ABOUT THIS TASK:
Filter the records for "cells" and keep each line that has it.

Stored data
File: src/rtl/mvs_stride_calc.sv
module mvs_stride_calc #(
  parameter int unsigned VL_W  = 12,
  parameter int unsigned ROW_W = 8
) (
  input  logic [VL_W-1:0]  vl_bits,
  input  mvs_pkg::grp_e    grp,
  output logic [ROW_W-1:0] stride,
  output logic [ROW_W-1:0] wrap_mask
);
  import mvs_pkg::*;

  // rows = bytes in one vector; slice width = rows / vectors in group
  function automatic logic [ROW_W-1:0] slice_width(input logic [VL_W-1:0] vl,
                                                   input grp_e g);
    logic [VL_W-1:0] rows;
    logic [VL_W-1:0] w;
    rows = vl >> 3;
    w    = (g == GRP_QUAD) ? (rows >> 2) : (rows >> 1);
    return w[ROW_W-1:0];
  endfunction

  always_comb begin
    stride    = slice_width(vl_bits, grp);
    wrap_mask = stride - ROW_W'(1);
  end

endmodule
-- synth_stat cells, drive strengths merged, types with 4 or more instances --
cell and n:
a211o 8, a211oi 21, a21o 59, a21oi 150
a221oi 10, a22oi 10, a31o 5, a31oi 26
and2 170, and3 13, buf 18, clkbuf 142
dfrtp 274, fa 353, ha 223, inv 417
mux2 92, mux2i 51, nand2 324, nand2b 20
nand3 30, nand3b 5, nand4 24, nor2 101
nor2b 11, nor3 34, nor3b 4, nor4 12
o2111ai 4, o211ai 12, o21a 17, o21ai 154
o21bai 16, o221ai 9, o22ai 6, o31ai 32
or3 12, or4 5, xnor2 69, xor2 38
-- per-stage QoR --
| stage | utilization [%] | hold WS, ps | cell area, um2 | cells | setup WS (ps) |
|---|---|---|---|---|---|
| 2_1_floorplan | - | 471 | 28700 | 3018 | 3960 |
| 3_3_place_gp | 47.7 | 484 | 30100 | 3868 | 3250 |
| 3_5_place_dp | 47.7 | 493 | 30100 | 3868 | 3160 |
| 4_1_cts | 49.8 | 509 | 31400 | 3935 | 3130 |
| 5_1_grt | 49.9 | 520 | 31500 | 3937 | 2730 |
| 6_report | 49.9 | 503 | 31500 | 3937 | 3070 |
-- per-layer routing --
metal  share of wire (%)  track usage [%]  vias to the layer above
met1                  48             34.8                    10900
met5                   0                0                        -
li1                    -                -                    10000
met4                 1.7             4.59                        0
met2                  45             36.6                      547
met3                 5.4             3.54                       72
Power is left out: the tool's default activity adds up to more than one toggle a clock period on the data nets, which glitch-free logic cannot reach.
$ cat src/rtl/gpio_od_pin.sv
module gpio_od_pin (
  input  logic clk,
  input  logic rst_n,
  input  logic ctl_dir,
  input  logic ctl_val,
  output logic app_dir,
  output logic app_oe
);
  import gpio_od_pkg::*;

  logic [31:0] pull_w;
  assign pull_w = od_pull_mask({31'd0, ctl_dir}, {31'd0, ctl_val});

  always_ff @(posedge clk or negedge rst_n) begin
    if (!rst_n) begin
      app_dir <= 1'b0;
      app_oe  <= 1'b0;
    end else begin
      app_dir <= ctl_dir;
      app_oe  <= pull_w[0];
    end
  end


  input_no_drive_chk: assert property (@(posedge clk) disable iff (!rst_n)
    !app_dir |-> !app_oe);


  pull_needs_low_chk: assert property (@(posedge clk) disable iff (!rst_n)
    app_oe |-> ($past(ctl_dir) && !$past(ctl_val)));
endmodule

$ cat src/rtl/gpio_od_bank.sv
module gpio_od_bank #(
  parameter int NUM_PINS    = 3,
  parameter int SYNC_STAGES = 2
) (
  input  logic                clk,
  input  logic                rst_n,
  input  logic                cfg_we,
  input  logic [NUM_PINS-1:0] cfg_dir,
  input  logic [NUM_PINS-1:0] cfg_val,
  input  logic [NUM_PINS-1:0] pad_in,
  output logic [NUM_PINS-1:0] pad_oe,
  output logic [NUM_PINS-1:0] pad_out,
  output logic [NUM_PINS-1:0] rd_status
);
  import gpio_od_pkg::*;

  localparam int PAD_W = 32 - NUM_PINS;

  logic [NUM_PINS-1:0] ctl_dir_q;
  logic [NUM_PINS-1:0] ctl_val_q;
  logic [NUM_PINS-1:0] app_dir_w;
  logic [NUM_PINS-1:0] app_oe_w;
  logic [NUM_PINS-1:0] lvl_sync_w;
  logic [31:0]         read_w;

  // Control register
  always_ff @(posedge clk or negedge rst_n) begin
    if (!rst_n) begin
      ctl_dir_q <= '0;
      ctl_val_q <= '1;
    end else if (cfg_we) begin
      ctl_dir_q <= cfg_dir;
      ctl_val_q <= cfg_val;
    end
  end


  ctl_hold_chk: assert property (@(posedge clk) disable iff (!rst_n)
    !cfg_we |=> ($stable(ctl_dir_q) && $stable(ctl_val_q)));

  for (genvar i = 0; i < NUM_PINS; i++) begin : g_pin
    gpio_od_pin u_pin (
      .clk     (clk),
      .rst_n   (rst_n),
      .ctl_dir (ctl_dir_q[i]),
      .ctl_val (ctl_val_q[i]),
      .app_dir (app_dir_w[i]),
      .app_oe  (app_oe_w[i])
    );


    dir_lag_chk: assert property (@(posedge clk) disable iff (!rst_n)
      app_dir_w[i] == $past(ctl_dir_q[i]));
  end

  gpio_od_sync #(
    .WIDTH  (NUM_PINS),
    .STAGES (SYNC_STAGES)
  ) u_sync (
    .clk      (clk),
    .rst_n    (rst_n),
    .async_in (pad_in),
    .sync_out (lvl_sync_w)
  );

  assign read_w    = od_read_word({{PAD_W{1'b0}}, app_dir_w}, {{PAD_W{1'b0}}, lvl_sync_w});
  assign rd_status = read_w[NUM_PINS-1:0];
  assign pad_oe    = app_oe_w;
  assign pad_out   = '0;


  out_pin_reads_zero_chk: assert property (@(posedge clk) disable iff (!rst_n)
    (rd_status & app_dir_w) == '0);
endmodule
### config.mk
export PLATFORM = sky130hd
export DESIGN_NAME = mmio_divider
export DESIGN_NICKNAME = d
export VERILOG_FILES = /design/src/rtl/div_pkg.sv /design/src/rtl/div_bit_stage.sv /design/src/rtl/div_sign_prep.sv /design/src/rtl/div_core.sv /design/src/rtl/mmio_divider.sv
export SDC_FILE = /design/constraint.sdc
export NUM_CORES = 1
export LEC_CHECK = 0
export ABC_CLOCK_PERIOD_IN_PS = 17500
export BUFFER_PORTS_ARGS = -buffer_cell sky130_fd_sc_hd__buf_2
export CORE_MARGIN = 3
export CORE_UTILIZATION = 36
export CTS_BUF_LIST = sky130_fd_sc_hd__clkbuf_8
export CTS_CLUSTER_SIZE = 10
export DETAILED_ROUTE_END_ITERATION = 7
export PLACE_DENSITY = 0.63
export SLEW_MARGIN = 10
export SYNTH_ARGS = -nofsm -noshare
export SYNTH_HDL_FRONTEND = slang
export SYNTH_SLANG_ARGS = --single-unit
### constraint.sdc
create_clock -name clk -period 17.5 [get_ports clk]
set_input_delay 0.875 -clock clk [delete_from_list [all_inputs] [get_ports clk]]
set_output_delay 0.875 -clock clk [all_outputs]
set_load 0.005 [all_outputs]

SOLUTION TO THIS PROBLEM:
-- synth_stat cells, drive strengths merged, types with 4 or more instances --
| stage | utilization [%] | hold WS, ps | cell area, um2 | cells | setup WS (ps) |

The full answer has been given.